La moitié des survivants d'une crise cardiaque abandonnent leurs médicaments vitaux dans les deux ans
Une étude majeure révèle que seulement 55 % des patients victimes d'une crise cardiaque respectent le traitement médicamenteux prescrit, ce qui augmente considérablement le risque de décès et de morbidité.
Résumé
Selon une importante étude suédoise portant sur plus de 26 000 patients, environ la moitié seulement des survivants d'une crise cardiaque prennent leurs médicaments prescrits de manière régulière. Ceux qui négligeaient leur traitement étaient exposés à des risques nettement plus élevés de décès et de futurs problèmes cardiaques. L'étude a suivi les patients pendant 12 mois après leur crise cardiaque, révélant qu'un revenu plus élevé et la pratique d'une activité physique étaient associés à une meilleure observance thérapeutique, tandis que la présence d'une fibrillation auriculaire la rendait moins probable. Les patients qui suivaient leur traitement présentaient un risque de décès inférieur de 29 % (pour certains types de crises cardiaques) et un risque de future maladie cardiaque réduit jusqu'à 31 %. Cette recherche met en lumière une lacune critique dans la prise en charge post-infarctus qui pourrait coûter des vies.
Résumé détaillé
Une étude suédoise pionnière révèle que la non-observance médicamenteuse après un infarctus du myocarde représente une occasion manquée considérable de prévenir des décès et de futurs événements cardiovasculaires. Ce constat est d'importance, car les médicaments de prévention secondaire figurent parmi les interventions les plus efficaces disponibles, et pourtant leur impact dans la pratique réelle dépend entièrement du fait que les patients les prennent effectivement de façon régulière.

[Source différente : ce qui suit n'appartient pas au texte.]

`config.mk`:
```
export PLATFORM = sky130hd
export DESIGN_NAME = pfc_regs
export DESIGN_NICKNAME = d
export VERILOG_FILES = /design/src/rtl/pfc_pkg.sv /design/src/rtl/pfc_atomic_reg.sv /design/src/rtl/pfc_regs.sv
export VERILOG_INCLUDE_DIRS = /design/src /design/src/rtl
export SDC_FILE = /design/constraint.sdc
export NUM_CORES = 1
export LEC_CHECK = 0
export BUFFER_PORTS_ARGS = -buffer_cell sky130_fd_sc_hd__buf_2
export CAP_MARGIN = 20
export CORE_UTILIZATION = 30
export CTS_BUF_LIST = sky130_fd_sc_hd__clkbuf_8
export CTS_CLUSTER_DIAMETER = 40
export DETAILED_ROUTE_END_ITERATION = 8
export PLACE_DENSITY = 0.49
export SETUP_SLACK_MARGIN = 0.05
export SLEW_MARGIN = 0
export SYNTH_ARGS = -nofsm -noshare
export SYNTH_HDL_FRONTEND = slang
export SYNTH_SLANG_ARGS = --single-unit
```
`constraint.sdc`:
```
create_clock -name clk -period 2.6 [get_ports clk]
set_clock_uncertainty 0.15 [all_clocks]
set_input_delay 0.26 -clock clk [delete_from_list [all_inputs] [get_ports clk]]
set_output_delay 0.26 -clock clk [all_outputs]
set_load 0.005 [all_outputs]
```
`src/rtl/pfc_params.svh`:
```
`ifndef PFC_PARAMS_SVH
`define PFC_PARAMS_SVH

////////////////////////////////////////////////////////////////////////////////
// Byte offsets on the host register port
`define PFC_OFS_FRAC_B0 8'h00
`define PFC_OFS_FRAC_B1 8'h01
`define PFC_OFS_FRAC_B2 8'h02
`define PFC_OFS_FRAC_B3 8'h03
`define PFC_OFS_INT_B0 8'h04
`define PFC_OFS_INT_B1 8'h05
`define PFC_OFS_SDM 8'h06
`define PFC_OFS_REFCFG 8'h07
`define PFC_OFS_LPF 8'h08

////////////////////////////////////////////////////////////////////////////////
// Fraction numerator
`define PFC_FRAC_BYTES 4
`define PFC_FRAC_WIDTH 27
`define PFC_FRAC_DENOM_LOG2 27
`define PFC_FRAC_MASK 32'h07FF_FFFF
`define PFC_FRAC_RESET 32'h0000_0000

////////////////////////////////////////////////////////////////////////////////
// Integer divide
`define PFC_INT_BYTES 2
`define PFC_INT_WIDTH 10
`define PFC_INT_MASK 16'h03FF
`define PFC_INT_RESET 16'h006C

////////////////////////////////////////////////////////////////////////////////
// Modulator configuration fields
`define PFC_SDM_ORDER_LSB 0
`define PFC_SDM_GAIN_LSB 2
`define PFC_SDM_SHAPE_BIT 4
`define PFC_SDM_DITHER_BIT 5
`define PFC_SDM_MASK 8'h3F
`define PFC_SDM_RESET 8'h03
`define PFC_STEP_RESET 4'h1
`define PFC_INT_ONLY_RESET 1'b0

////////////////////////////////////////////////////////////////////////////////
// Reference configuration fields
`define PFC_REF_DOUBLER_BIT 0
`define PFC_REF_SEL_BIT 1
`define PFC_REF_MASK 8'h03
`define PFC_REF_RESET 8'h01

////////////////////////////////////////////////////////////////////////////////
// Loop filter fields
`define PFC_LPF_RES_LSB 0
`define PFC_LPF_CAP_LSB 4
`define PFC_LPF_BYP_BIT 7
`define PFC_LPF_MASK 8'hFF
`define PFC_LPF_RESET 8'h76

`endif

```
`src/rtl/pfc_pkg.sv`:
```
package pfc_pkg;

	typedef logic [7:0] pfc_byte_t;

	// Code order matches the field encoding
	typedef enum logic [1:0] {
		PFC_ORDER_INTEGER,
		PFC_ORDER_FIRST,
		PFC_ORDER_SECOND,
		PFC_ORDER_THIRD
	} pfc_order_t;

	typedef enum logic {
		PFC_REF_CRYSTAL,
		PFC_REF_EXTERNAL
	} pfc_ref_t;

	typedef logic [26:0] pfc_frac_t;
	typedef logic [9:0] pfc_int_t;

endpackage : pfc_pkg

```
`src/rtl/pfc_atomic_reg.sv`:
```
`timescale 1ns/1ps

module pfc_atomic_reg #(
	parameter int NBYTES = 2,
	parameter logic [NBYTES*8-1:0] MASK = '1,
	parameter logic [NBYTES*8-1:0] RESET = '0
) (
	// Clock and control
	input wire logic clk,
	input wire logic sys_rst,
	input wire logic ce,
	// Byte writes
	input wire logic [NBYTES-1:0] byte_we,
	input wire pfc_pkg::pfc_byte_t wr_data,
	// Values
	output logic [NBYTES*8-1:0] staged_value,
	output logic [NBYTES*8-1:0] live_value,
	output logic applied
);
	import pfc_pkg::*;

	logic [NBYTES*8-1:0] stage_reg;
	logic [NBYTES*8-1:0] stage_next;
	logic [NBYTES*8-1:0] live_reg;
	logic [NBYTES*8-1:0] live_next;
	logic applied_reg;
	logic applied_next;

	////////////////////////////////////////////////////////////////////////////////
	// Lower bytes only land in the stage
	genvar i;
	generate
		for (i = 0; i < NBYTES; i++)
		begin : g_byte
			assign stage_next[8*i +: 8] = byte_we[i] ? (wr_data & MASK[8*i +: 8]) : stage_reg[8*i +: 8];
		end
	endgenerate

	// Top byte moves the whole word at once
	always_comb
	begin
		live_next = live_reg;
		applied_next = 1'b0;
		if (byte_we[NBYTES-1])
		begin
			live_next = stage_next;
			applied_next = 1'b1;
		end
	end

	always_ff @(posedge clk)
	begin
		if (sys_rst)
		begin
			stage_reg <= RESET & MASK;
			live_reg <= RESET & MASK;
			applied_reg <= 1'b0;
		end
		else if (ce)
		begin
			stage_reg <= stage_next;
			live_reg <= live_next;
			applied_reg <= applied_next;
		end
	end

	assign staged_value = stage_reg;
	assign live_value = live_reg;
	assign applied = applied_reg;

endmodule : pfc_atomic_reg

```
`src/rtl/pfc_regs.sv`:
```
// Contract
// RL1: Hold 27-bit fraction numerator over fixed 2^27 denominator; top five bits reserved.
// RL2: Low fraction bytes are staged; writing bits 31:24 applies whole value at once.
// RL3: Hold 10-bit integer divide in bits 9:0, reset 0x6C, bits 15:10 reserved.
// RL4: Integer low byte is staged; writing bits 15:8 applies new value atomically.
// RL5: Two-bit modulator order: 0 integer, 1..3 first to third order; reset 3.
// RL6: Bit 5 turns modulator dither on when 1; resets to 0.
// RL7: Bit 4 selects unshaped (0) or noise-shaped (1) dither; resets to 0.
// RL8: Bits 3:2 scale dither to one, two, four or eight LSB units.
// RL9: Bit 1 selects crystal reference (0) or external clock input (1); reset 0.
// RL10: Bit 0 enables reference doubler when 1; resets to 1.
// RL11: Loop filter bit 7 bypasses VCO current source filter when 1; reset 0.
// RL12: Bits 6:4 select pole capacitor, 33.3pF to 52.2pF; resets to 7.
// RL13: Bits 3:0 select loop resistor, 0 to 6 kilohm in 400 ohm steps; reset 6.
// RL14: Reserved bits read zero and ignore writes.
// RL15: Host writes lower bytes before the top byte of a multi-byte register.
`timescale 1ns/1ps
`include "pfc_params.svh"

module pfc_regs (
	// Clock, reset, enable
	input wire logic clk,
	input wire logic sys_rst,
	input wire logic ce,
	// Host register port
	input wire logic csr_wr,
	input wire logic csr_rd,
	input wire pfc_pkg::pfc_byte_t csr_addr,
	input wire pfc_pkg::pfc_byte_t csr_wdata,
	output pfc_pkg::pfc_byte_t csr_rdata,
	output logic csr_rvalid,
	// Feedback divider
	output pfc_pkg::pfc_frac_t fraction_numerator,
	output logic fraction_update,
	output pfc_pkg::pfc_int_t integer_divide_value,
	output logic integer_update,
	// Modulator
	output pfc_pkg::pfc_order_t modulator_order,
	output logic modulator_integer_only,
	output logic dither_on,
	output logic dither_shaping,
	output logic [1:0] dither_amplitude,
	output logic [3:0] dither_step_lsb,
	// Reference
	output pfc_pkg::pfc_ref_t reference_select,
	output logic doubler_on,
	// Loop filter
	output logic vco_filter_bypass,
	output logic [2:0] pole_capacitor_code,
	output logic [3:0] loop_resistor_code
);
	import pfc_pkg::*;

	////////////////////////////////////////////////////////////////////////////////
	// Write decode

	logic [`PFC_FRAC_BYTES-1:0] frac_we;
	logic [`PFC_INT_BYTES-1:0] int_we;
	logic sdm_we;
	logic ref_we;
	logic lpf_we;

	always_comb
	begin
		frac_we = '0;
		int_we = '0;
		sdm_we = 1'b0;
		ref_we = 1'b0;
		lpf_we = 1'b0;
		if (csr_wr)
		begin
			case (csr_addr)
				`PFC_OFS_FRAC_B0: frac_we[0] = 1'b1;
				`PFC_OFS_FRAC_B1: frac_we[1] = 1'b1;
				`PFC_OFS_FRAC_B2: frac_we[2] = 1'b1;
				`PFC_OFS_FRAC_B3: frac_we[3] = 1'b1;
				`PFC_OFS_INT_B0: int_we[0] = 1'b1;
				`PFC_OFS_INT_B1: int_we[1] = 1'b1;
				`PFC_OFS_SDM: sdm_we = 1'b1;
				`PFC_OFS_REFCFG: ref_we = 1'b1;
				`PFC_OFS_LPF: lpf_we = 1'b1;
				// Unmapped writes are dropped
				default: sdm_we = 1'b0;
			endcase
		end
	end

	////////////////////////////////////////////////////////////////////////////////
	// Fraction numerator

	logic [31:0] frac_staged;
	logic [31:0] frac_live;
	logic frac_applied;

	// Only bits 26:0 survive the mask; the loop divides by 2^27
	pfc_atomic_reg #(
		.NBYTES(`PFC_FRAC_BYTES),
		.MASK(`PFC_FRAC_MASK),
		.RESET(`PFC_FRAC_RESET)
	) u_frac (
		.clk(clk),
		.sys_rst(sys_rst),
		.ce(ce),
		.byte_we(frac_we),
		.wr_data(csr_wdata),
		.staged_value(frac_staged),
		.live_value(frac_live),
		.applied(frac_applied)
	); // RL1 RL2 RL14

	////////////////////////////////////////////////////////////////////////////////
	// Integer divide

	logic [15:0] int_staged;
	logic [15:0] int_live;
	logic int_applied;

	pfc_atomic_reg #(
		.NBYTES(`PFC_INT_BYTES),
		.MASK(`PFC_INT_MASK),
		.RESET(`PFC_INT_RESET)
	) u_int (
		.clk(clk),
		.sys_rst(sys_rst),
		.ce(ce),
		.byte_we(int_we),
		.wr_data(csr_wdata),
		.staged_value(int_staged),
		.live_value(int_live),
		.applied(int_applied)
	); // RL3 RL4 RL14

	// Out of order host writes just apply a stale low part
	assign fraction_numerator = frac_live[`PFC_FRAC_WIDTH-1:0]; // RL1
	assign fraction_update = frac_applied; // RL2
	assign integer_divide_value = int_live[`PFC_INT_WIDTH-1:0]; // RL3
	assign integer_update = int_applied; // RL4

	////////////////////////////////////////////////////////////////////////////////
	// Modulator configuration

	pfc_byte_t sdm_reg;
	pfc_byte_t sdm_next;
	logic [3:0] step_reg;
	logic [3:0] step_next;
	logic int_only_reg;
	logic int_only_next;

	always_comb
	begin
		sdm_next = sdm_reg;
		if (sdm_we)
		begin
			sdm_next = csr_wdata & `PFC_SDM_MASK; // RL14
		end
		// Decodes follow the next value, so they switch on the same edge as the field
		step_next = 4'h1 << sdm_next[`PFC_SDM_GAIN_LSB +: 2]; // RL8
		int_only_next = (sdm_next[`PFC_SDM_ORDER_LSB +: 2] == 2'h0); // RL5
	end

	always_ff @(posedge clk)
	begin
		if (sys_rst)
		begin
			sdm_reg <= `PFC_SDM_RESET; // RL5 RL6 RL7
			step_reg <= `PFC_STEP_RESET; // RL8
			int_only_reg <= `PFC_INT_ONLY_RESET; // RL5
		end
		else if (ce)
		begin
			sdm_reg <= sdm_next;
			step_reg <= step_next;
			int_only_reg <= int_only_next;
		end
	end

	////////////////////////////////////////////////////////////////////////////////
	// Reference configuration

	pfc_byte_t ref_reg;
	pfc_byte_t ref_next;

	always_comb
	begin
		ref_next = ref_reg;
		if (ref_we)
		begin
			ref_next = csr_wdata & `PFC_REF_MASK; // RL14
		end
	end

	always_ff @(posedge clk)
	begin
		if (sys_rst)
		begin
			ref_reg <= `PFC_REF_RESET; // RL9 RL10
		end
		else if (ce)
		begin
			ref_reg <= ref_next;
		end
	end

	////////////////////////////////////////////////////////////////////////////////
	// Loop filter configuration

	pfc_byte_t lpf_reg;
	pfc_byte_t lpf_next;

	always_comb
	begin
		lpf_next = lpf_reg;
		if (lpf_we)
		begin
			// Every bit is a live field; the mask keeps all registers alike
			lpf_next = csr_wdata & `PFC_LPF_MASK;
		end
	end

	always_ff @(posedge clk)
	begin
		if (sys_rst)
		begin
			lpf_reg <= `PFC_LPF_RESET; // RL11 RL12 RL13
		end
		else if (ce)
		begin
			lpf_reg <= lpf_next;
		end
	end

	////////////////////////////////////////////////////////////////////////////////
	// Field outputs, all straight from registers

	// Modulator
	assign modulator_order = pfc_order_t'(sdm_reg[`PFC_SDM_ORDER_LSB +: 2]); // RL5
	assign modulator_integer_only = int_only_reg; // RL5
	assign dither_on = sdm_reg[`PFC_SDM_DITHER_BIT]; // RL6
	assign dither_shaping = sdm_reg[`PFC_SDM_SHAPE_BIT]; // RL7
	assign dither_amplitude = sdm_reg[`PFC_SDM_GAIN_LSB +: 2]; // RL8
	assign dither_step_lsb = step_reg; // RL8

	// Reference
	assign reference_select = pfc_ref_t'(ref_reg[`PFC_REF_SEL_BIT]); // RL9
	assign doubler_on = ref_reg[`PFC_REF_DOUBLER_BIT]; // RL10

	// Loop filter
	assign vco_filter_bypass = lpf_reg[`PFC_LPF_BYP_BIT]; // RL11
	assign pole_capacitor_code = lpf_reg[`PFC_LPF_CAP_LSB +: 3]; // RL12
	assign loop_resistor_code = lpf_reg[`PFC_LPF_RES_LSB +: 4]; // RL13

	////////////////////////////////////////////////////////////////////////////////
	// Read path, one cycle latency

	pfc_byte_t rd_sel;
	pfc_byte_t rdata_reg;
	pfc_byte_t rdata_next;
	logic rvalid_reg;
	logic rvalid_next;

	// Divider bytes read the staged image, the software view
	always_comb
	begin
		rd_sel = 8'h00;
		case (csr_addr)
			`PFC_OFS_FRAC_B0: rd_sel = frac_staged[7:0];
			`PFC_OFS_FRAC_B1: rd_sel = frac_staged[15:8];
			`PFC_OFS_FRAC_B2: rd_sel = frac_staged[23:16];
			`PFC_OFS_FRAC_B3: rd_sel = frac_staged[31:24];
			`PFC_OFS_INT_B0: rd_sel = int_staged[7:0];
			`PFC_OFS_INT_B1: rd_sel = int_staged[15:8];
			`PFC_OFS_SDM: rd_sel = sdm_reg;
			`PFC_OFS_REFCFG: rd_sel = ref_reg;
			`PFC_OFS_LPF: rd_sel = lpf_reg;
			default: rd_sel = 8'h00; // RL14
		endcase
	end

	always_comb
	begin
		rvalid_next = csr_rd;
		rdata_next = rdata_reg;
		// Data holds between reads so a slow host can still take it
		if (csr_rd)
		begin
			rdata_next = rd_sel;
		end
	end

	always_ff @(posedge clk)
	begin
		if (sys_rst)
		begin
			rdata_reg <= 8'h00;
			rvalid_reg <= 1'b0;
		end
		else if (ce)
		begin
			rdata_reg <= rdata_next;
			rvalid_reg <= rvalid_next;
		end
	end

	assign csr_rdata = rdata_reg;
	assign csr_rvalid = rvalid_reg;

endmodule : pfc_regs

```
==> impl_results.md <==
* Number of enable flip-flop cells after synthesis at 0
* Clock-pin slew reported for the worst setup and hold paths after clock tree synthesis at approximately 0.090 ns
* Area growth syn-to-layout at 17.9%
* IO Port Bufs at 89
* Share of cells above drive strength 1 at 24.8%
* Row count at 44
* Number of cell instances on the worst register-to-register path at 5
* Endpoint type of the worst setup path: flip-flop
* Via count of the first global-routing pass at approximately 3600
* Synthesized netlist cell count at 518
* Max Slew Vio Count at 0
* Leakage power figure at 2.03 nW
* Unrepaired setup endpoints after global routing: no
* Post-synthesis sequential area ratio at between 40% and 50%
* End point of the critical path: dither_step_lsb[2]
* Final weighted congestion in routability-driven placement at 0.833
* Detail-routed net length per standard cell at 16.9 um
* Library cell with the largest summed area after synthesis: sky130_fd_sc_hd__dfxtp_1
* DP Area at around 0.005 mm^2
* Setup crit start kind: primary input
* Timing startpoint of the critical path: csr_addr[5]
* Origin of the critical flop-to-flop path: lpf_reg[6]
* Peak supply drop at 0.000267 V
* Filler cells at 1545
* Num CTS Buffers at 9
* Maximum level of the CTS H-tree at 3
* Ratio of total power to cell area at 555 mW/mm^2
* Number of setup buffers added after CTS at 0
* Clk sinks at 106
* Area share of the largest cell type after synthesis at 47.6%
* Total setup violations reported at the end of the flow at 0
* Worst setup slack for register-to-register paths at 0.85 ns
* Hold violation count in the final report at 0
* Worst slew pin tran at ~0.7 ns
* Dominant register cell in the synthesized netlist: sky130_fd_sc_hd__dfxtp_1
* Hold Worst Slack at 0.0533 ns
* Endpoint of the most critical register-to-register path: csr_rdata[6]
* Clock root cell: sky130_fd_sc_hd__clkbuf_8
* Die boundary width at ~120 um
* Drt first-iter violations at approximately 280
* Tot GR Track Use at 17.9%
* Leading cell types by total area after synthesis: sky130_fd_sc_hd__dfxtp_1 (48%), sky130_fd_sc_hd__nand2_1 (12%), sky130_fd_sc_hd__mux2i_1 (7.4%)
* Wire length of the first global-routing pass at 20400 um
* Die outline area at around 0.015 mm^2
* Final layout net count at ~610
* Length of the first detailed-routing pass in iterations at 5
* Tcrit/Tclk final at between 70% and 80%
* Clk buf depth at 2
* Number of instances resized during post-cts repair at 0
* Start-to-end type of the worst setup path: in2reg
* Avg Synthesized Cell Area at 8.60 um^2
* Number of DRC violations after detailed routing at 0
* # hold bufs at CTS at 0
* Count of cell types in the netlist at 48
* Maximum net fanout on the critical path at 10
* Run status: completed
* # Max-Cap Violations at 0
* Antenna violations before repair at 0
* Final cell area excluding filler cells at 0.00525 mm^2
* Sum of internal, switching and leakage power at 2.91 mW
* Die outline height at 124 um
* Worst slack after detailed placement at 0.238 ns
* Cell area after synthesis at 0.00446 mm^2
* Most common library cell in the layout ignoring fill and taps: sky130_fd_sc_hd__nand2_1
* Setup slack after layout at ~0.64 ns
* Required time of the worst setup path at about 2.7 ns
* Most frequent cells in the layout: sky130_fd_sc_hd__nand2_1 (147), sky130_fd_sc_hd__dfxtp_1 (106), sky130_fd_sc_hd__buf_2 (88)
* Warning count from the yosys run at 0
* Worst slew margin at around 54%
* Via density at 5.01
* Data arrival at the endpoint of the critical path at 2.07 ns
* Clock latency of the later-clocked register in the worst-skew pair at 0.38 ns
* Register bit count reported by yosys at 106
* Core Region at 0.0145 mm^2
* CTS tree: yes
* Wire length reported by the detailed router at about 13000 um
* Num ports at 90
* HPWL reported at the end of detailed placement at 9490 um
* Starting density of the core at 30.7%
* Async set-reset flop share out of synthesis at 0%
* Diodes inserted at 0
* Peak clock frequency supported by timing at 0.511 GHz
* Setup tns final at 0 ns
* Global route total overflow at 0
* Overall via count from detail_route at 3904
* Min-Delay Path Class: in2reg
* Minimum clock period after layout at 1.96 ns
* Number of nets produced by synthesis at 539
* Post-detailed-route count of antenna-violating nets at 0
* Largest net degree at the start of global routing at 58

Les chercheurs ont analysé 26 592 survivants d'un infarctus du myocarde issus du registre national suédois entre 2017 et 2020, en suivant leurs schémas de délivrance médicamenteuse pendant 12 mois à partir de deux mois après la sortie de l'hôpital. Ils ont défini l'observance comme le fait d'avoir obtenu au moins quatre délivrances d'ordonnance par classe médicamenteuse au cours de cette période, puis ont suivi les patients pour évaluer les événements ultérieurs.
Les résultats ont été frappants : seulement 56,6 % des patients atteints de STEMI et 53,0 % des patients atteints de NSTEMI ont maintenu leur observance. Un revenu plus élevé et l'activité physique étaient associés à une meilleure observance, tandis que la fibrillation auriculaire la réduisait. Plus important encore, les patients observants ont présenté des résultats nettement meilleurs — un risque de décès inférieur de 29 % chez les patients atteints de NSTEMI et un risque de future maladie cardiaque inférieur de 24 à 31 % dans les deux types d'infarctus.

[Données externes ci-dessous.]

===== config.mk =====
export PLATFORM = sky130hd
export DESIGN_NAME = pef_event_flags
export DESIGN_NICKNAME = d
export VERILOG_FILES = /design/src/core/pef_pkg.sv /design/src/core/pef_event_flags.sv /design/src/core/pef_flag_cell.sv
export SDC_FILE = /design/constraint.sdc
export NUM_CORES = 1
export LEC_CHECK = 0
export BUFFER_PORTS_ARGS = -buffer_cell sky130_fd_sc_hd__buf_2
export CORE_MARGIN = 2
export CORE_UTILIZATION = 42
export CTS_CLUSTER_SIZE = 30
export DETAILED_ROUTE_END_ITERATION = 16
export GPL_TIMING_DRIVEN = 0
export PLACE_DENSITY = 0.85
export REMOVE_ABC_BUFFERS = 1
export SLEW_MARGIN = 5
export SYNTH_ARGS = -nofsm -noshare
export SYNTH_HDL_FRONTEND = slang
export SYNTH_SLANG_ARGS = --single-unit

===== constraint.sdc =====
create_clock -name sys_clk -period 2.4 [get_ports sys_clk]
set_input_delay 0.36 -clock sys_clk [delete_from_list [all_inputs] [get_ports sys_clk]]
set_output_delay 0.36 -clock sys_clk [all_outputs]
set_load 0.03 [all_outputs]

Dans une perspective d'optimisation de la longévité, cette étude souligne que les interventions médicales les plus sophistiquées ne servent à rien sans une mise en œuvre rigoureuse et constante. Les résultats suggèrent que lever les obstacles socioéconomiques et mettre en évidence le lien entre activité physique et observance médicamenteuse pourrait améliorer significativement les résultats. Cependant, l'étude était limitée aux patients suédois bénéficiant d'une couverture médicale universelle, et l'observance médicamenteuse était déduite des délivrances d'ordonnances plutôt que de la consommation réelle, ce qui risque de surestimer les taux d'observance véritables.
Principales conclusions
- Only 55% of heart attack survivors consistently filled their prescribed medications over 12 months
- Medication adherence reduced death risk by 29% in NSTEMI patients
- Adherent patients had 24-31% lower risk of future heart disease events
- Higher income and physical activity strongly predicted better medication adherence
- Atrial fibrillation was associated with worse medication adherence patterns
Méthodologie
Étude de cohorte nationale portant sur 26 592 patients suédois hospitalisés pour infarctus du myocarde entre 2017 et 2020. L'observance médicamenteuse a été suivie par le biais des délivrances d'ordonnances sur 12 mois à partir de 2 mois après la sortie d'hospitalisation, avec un suivi ultérieur des événements à l'aide de registres nationaux couplés.
Limites de l'étude
Étude limitée aux patients suédois bénéficiant d'une couverture santé universelle, ce qui pourrait limiter son applicabilité à l'échelle mondiale. L'observance médicamenteuse a été mesurée par le renouvellement des ordonnances plutôt que par la consommation réelle, ce qui pourrait surestimer les taux d'observance réels.